[Exercise objective]
Using the material that follows, output exactly the lines from the one containing "## timing repair" through the one containing "clock inverters | 1 | 0.2099", with both ends kept.

——————————

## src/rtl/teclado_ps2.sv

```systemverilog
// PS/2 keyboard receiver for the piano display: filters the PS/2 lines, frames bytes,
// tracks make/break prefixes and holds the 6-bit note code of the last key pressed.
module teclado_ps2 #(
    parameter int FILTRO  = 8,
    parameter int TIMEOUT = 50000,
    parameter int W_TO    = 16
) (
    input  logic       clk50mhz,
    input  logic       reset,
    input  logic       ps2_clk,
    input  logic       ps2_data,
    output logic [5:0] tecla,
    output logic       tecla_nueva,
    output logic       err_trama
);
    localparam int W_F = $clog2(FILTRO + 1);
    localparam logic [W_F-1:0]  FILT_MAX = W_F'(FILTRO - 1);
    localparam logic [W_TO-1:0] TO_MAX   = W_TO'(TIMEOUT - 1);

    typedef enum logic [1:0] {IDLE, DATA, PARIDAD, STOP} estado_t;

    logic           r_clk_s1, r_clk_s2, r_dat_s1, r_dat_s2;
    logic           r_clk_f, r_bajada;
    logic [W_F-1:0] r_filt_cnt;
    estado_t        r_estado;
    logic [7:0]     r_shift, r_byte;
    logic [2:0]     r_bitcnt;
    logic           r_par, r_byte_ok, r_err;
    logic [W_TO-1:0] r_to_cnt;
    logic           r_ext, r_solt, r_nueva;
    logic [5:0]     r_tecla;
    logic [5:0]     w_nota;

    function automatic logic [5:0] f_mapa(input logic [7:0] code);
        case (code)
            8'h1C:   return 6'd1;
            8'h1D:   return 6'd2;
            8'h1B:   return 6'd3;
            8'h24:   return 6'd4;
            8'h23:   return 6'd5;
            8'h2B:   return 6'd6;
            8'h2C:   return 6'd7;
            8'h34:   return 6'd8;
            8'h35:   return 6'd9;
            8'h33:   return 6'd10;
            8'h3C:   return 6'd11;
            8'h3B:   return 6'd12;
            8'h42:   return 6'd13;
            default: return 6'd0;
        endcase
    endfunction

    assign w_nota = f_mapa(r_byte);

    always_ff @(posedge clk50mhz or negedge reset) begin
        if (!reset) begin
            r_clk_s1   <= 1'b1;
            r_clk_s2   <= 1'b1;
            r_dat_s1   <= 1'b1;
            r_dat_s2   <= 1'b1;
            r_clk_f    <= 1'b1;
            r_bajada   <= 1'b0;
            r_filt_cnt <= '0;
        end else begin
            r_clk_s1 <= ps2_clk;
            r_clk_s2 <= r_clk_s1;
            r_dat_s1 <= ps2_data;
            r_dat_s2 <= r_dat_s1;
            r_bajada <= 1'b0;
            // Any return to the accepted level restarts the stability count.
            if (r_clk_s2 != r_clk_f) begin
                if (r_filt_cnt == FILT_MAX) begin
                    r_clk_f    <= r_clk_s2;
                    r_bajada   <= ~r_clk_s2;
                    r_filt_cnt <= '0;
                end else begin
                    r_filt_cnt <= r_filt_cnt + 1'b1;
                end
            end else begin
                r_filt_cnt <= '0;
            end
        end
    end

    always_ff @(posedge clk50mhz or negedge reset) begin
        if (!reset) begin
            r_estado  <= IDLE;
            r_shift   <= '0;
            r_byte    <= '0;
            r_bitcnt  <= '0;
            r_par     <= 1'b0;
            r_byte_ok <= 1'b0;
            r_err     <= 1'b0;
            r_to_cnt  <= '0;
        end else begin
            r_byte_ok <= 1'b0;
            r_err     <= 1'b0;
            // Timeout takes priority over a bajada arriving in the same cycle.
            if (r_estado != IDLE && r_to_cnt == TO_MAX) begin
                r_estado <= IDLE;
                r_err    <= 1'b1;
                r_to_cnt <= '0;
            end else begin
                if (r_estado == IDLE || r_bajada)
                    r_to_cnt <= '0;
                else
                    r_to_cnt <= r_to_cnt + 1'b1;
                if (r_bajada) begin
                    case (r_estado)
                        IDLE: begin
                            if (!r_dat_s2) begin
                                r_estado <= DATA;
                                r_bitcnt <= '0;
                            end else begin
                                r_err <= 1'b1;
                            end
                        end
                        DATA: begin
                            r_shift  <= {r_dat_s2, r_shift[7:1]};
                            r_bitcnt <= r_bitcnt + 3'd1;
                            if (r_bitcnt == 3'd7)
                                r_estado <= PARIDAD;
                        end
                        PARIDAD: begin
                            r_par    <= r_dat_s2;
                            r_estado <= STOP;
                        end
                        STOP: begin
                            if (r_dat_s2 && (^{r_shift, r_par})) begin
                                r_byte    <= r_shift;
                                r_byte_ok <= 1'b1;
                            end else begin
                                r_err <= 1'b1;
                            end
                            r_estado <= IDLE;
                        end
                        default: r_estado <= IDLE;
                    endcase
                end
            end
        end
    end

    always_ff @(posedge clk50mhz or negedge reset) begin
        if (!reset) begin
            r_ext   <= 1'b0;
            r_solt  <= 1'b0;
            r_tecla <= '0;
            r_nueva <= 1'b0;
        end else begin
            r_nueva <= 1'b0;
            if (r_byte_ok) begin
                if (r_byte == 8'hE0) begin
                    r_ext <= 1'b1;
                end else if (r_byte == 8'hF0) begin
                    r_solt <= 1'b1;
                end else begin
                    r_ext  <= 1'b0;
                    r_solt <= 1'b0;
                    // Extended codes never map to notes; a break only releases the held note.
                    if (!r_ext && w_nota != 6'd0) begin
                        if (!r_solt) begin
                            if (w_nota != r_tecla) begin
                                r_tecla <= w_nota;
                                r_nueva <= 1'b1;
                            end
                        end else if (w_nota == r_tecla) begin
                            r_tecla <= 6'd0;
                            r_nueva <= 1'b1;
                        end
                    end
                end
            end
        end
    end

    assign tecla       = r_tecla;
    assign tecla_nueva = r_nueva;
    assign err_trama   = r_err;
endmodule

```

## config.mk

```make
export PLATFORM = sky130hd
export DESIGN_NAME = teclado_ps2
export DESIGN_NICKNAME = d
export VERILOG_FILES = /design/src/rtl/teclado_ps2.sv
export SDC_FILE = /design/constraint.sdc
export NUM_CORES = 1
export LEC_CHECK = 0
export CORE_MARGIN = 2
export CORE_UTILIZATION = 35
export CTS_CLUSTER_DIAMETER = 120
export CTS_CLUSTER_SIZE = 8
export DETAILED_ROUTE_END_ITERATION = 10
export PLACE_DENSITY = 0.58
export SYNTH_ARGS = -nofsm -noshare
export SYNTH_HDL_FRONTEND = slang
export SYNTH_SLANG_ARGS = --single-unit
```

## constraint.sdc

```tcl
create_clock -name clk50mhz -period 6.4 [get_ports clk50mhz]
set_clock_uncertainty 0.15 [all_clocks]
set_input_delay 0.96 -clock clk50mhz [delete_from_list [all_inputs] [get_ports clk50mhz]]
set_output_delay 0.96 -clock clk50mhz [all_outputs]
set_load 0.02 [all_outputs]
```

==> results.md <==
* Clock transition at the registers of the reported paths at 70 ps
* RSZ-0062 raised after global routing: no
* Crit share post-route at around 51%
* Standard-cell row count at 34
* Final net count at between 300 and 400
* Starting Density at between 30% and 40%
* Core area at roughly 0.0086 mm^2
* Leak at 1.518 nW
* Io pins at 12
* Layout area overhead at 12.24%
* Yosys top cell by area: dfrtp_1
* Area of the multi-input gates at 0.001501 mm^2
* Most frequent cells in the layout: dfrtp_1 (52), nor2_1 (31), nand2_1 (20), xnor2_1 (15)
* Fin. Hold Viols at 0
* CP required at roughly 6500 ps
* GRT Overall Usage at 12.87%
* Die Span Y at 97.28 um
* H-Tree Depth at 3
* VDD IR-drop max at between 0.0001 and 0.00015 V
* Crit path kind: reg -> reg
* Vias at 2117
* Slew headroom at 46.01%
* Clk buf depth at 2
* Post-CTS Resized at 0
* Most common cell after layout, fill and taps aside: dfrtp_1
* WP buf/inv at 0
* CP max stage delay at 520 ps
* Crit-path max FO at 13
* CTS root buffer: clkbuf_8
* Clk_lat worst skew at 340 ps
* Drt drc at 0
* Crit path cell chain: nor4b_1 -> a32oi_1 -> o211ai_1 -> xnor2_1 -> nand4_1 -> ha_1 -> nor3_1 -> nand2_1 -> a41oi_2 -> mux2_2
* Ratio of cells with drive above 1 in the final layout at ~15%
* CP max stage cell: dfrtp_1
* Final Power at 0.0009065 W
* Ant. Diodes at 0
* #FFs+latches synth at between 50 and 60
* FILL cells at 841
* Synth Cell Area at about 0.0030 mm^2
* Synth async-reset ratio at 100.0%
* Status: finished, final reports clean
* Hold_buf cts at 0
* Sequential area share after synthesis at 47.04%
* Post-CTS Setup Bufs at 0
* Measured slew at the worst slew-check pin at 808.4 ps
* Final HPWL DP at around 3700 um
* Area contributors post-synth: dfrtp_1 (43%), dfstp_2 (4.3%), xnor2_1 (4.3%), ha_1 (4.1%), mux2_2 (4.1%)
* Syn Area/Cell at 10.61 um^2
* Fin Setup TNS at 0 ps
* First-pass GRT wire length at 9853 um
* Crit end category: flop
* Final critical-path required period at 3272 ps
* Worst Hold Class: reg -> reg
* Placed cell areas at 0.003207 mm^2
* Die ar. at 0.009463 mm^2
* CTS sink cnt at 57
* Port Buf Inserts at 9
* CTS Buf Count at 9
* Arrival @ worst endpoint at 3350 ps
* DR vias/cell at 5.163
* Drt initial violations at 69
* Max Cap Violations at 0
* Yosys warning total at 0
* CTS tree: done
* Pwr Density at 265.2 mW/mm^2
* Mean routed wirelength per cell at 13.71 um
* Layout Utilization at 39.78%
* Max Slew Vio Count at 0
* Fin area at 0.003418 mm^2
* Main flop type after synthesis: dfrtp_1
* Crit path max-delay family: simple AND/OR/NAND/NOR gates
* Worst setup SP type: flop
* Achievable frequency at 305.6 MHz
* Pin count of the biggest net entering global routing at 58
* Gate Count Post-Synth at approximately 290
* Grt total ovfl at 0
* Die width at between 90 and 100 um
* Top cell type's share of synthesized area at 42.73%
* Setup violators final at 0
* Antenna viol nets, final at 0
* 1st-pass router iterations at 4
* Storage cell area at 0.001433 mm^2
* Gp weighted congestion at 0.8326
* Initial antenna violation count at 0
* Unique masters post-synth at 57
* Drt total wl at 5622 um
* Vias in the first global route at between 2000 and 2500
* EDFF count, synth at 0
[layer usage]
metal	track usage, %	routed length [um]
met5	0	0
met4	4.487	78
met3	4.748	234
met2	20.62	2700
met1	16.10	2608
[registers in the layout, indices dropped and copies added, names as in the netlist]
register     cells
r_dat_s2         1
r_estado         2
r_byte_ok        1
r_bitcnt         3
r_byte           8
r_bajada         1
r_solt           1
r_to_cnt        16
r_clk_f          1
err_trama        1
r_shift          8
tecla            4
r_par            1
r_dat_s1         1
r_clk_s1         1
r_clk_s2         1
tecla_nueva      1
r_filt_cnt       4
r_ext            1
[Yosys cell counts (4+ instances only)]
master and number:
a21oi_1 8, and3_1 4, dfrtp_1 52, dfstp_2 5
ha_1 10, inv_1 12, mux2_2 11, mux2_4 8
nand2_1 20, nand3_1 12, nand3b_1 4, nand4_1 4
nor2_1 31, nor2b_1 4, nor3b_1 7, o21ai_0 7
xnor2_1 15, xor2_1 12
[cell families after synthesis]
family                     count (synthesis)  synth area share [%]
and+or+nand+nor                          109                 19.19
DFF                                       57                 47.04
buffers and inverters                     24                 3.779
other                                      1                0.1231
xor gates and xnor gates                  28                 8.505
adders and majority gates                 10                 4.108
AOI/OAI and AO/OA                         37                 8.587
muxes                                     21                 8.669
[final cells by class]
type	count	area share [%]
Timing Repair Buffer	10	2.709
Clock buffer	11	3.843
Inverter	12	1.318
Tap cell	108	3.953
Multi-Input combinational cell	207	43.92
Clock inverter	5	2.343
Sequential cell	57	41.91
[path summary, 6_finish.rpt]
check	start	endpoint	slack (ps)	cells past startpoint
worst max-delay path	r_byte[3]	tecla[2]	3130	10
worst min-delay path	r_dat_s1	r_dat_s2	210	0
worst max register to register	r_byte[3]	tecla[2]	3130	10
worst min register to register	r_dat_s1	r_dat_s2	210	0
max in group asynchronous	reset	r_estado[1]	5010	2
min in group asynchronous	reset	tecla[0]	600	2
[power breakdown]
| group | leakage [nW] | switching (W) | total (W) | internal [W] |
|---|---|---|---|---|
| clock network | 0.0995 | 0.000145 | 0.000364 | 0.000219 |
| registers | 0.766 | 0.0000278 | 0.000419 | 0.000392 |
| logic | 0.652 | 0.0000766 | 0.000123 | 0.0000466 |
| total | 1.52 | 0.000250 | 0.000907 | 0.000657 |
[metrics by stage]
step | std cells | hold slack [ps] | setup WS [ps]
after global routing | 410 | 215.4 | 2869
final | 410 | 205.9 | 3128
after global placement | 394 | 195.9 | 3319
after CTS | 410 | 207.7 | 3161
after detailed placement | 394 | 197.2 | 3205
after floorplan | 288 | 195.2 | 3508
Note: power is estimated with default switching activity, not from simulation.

——————————

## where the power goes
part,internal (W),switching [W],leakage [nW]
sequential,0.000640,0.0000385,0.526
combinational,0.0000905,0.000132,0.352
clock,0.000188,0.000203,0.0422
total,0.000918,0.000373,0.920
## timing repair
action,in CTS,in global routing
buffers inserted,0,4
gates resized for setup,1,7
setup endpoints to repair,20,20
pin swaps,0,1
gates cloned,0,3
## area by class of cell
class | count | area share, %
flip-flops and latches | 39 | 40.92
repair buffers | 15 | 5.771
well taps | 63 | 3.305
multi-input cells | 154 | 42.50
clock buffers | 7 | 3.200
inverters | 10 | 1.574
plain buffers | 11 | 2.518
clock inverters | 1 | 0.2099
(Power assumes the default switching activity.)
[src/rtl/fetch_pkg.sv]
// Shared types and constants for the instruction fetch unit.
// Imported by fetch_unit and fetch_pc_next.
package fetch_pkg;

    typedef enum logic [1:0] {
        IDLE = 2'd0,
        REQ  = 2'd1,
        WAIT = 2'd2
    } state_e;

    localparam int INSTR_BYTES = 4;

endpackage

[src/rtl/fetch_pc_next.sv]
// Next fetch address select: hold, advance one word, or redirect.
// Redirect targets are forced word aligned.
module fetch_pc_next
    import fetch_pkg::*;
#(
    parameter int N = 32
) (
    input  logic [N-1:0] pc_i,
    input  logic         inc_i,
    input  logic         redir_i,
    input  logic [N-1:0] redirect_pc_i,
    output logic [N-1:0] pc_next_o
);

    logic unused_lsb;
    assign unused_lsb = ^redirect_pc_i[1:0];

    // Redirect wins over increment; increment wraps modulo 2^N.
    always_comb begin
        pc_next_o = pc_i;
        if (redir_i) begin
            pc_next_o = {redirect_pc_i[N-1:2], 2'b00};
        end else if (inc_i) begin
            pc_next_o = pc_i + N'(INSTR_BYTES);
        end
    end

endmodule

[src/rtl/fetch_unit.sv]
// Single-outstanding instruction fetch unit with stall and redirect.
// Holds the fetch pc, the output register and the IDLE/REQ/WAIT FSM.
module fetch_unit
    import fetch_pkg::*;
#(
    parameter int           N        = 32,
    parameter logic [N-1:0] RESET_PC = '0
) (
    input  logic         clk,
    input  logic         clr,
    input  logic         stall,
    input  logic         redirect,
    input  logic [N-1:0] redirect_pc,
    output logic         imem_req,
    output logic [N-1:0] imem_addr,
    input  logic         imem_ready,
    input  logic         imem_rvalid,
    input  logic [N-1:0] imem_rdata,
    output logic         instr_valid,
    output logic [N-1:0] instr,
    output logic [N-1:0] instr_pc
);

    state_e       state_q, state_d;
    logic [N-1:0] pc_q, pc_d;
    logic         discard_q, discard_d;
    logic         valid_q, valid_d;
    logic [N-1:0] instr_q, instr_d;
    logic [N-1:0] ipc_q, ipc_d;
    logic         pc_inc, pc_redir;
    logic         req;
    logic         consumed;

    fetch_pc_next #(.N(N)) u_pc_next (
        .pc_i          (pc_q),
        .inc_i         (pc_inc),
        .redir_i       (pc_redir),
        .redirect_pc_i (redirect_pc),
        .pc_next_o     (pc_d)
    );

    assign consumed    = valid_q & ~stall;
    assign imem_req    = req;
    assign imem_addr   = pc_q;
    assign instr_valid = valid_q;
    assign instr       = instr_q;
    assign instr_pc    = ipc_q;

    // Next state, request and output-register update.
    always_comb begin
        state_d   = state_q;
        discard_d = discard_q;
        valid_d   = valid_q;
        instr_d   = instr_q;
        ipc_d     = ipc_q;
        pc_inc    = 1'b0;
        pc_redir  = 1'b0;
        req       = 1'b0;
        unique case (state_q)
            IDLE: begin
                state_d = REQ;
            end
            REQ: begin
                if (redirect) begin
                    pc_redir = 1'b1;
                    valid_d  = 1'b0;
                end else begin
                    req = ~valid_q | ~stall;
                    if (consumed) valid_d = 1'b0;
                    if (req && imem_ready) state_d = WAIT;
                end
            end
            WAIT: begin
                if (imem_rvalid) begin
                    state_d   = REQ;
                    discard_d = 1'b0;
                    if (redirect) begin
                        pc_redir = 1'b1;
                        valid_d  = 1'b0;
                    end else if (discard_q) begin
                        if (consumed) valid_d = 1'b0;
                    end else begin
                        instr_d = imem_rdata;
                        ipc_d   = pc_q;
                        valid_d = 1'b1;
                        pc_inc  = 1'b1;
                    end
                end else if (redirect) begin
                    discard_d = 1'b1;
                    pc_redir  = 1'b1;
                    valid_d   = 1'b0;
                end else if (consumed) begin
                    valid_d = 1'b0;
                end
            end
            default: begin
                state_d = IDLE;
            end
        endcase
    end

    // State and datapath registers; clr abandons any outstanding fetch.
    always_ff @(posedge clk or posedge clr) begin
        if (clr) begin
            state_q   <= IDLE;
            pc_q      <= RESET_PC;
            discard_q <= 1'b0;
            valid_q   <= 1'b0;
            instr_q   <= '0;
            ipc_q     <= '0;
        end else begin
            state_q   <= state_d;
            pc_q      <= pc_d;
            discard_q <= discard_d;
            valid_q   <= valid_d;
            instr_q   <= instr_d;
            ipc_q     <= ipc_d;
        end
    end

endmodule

——————————

[Solution for this problem]
## timing repair
action,in CTS,in global routing
buffers inserted,0,4
gates resized for setup,1,7
setup endpoints to repair,20,20
pin swaps,0,1
gates cloned,0,3
## area by class of cell
class | count | area share, %
flip-flops and latches | 39 | 40.92
repair buffers | 15 | 5.771
well taps | 63 | 3.305
multi-input cells | 154 | 42.50
clock buffers | 7 | 3.200
inverters | 10 | 1.574
plain buffers | 11 | 2.518
clock inverters | 1 | 0.2099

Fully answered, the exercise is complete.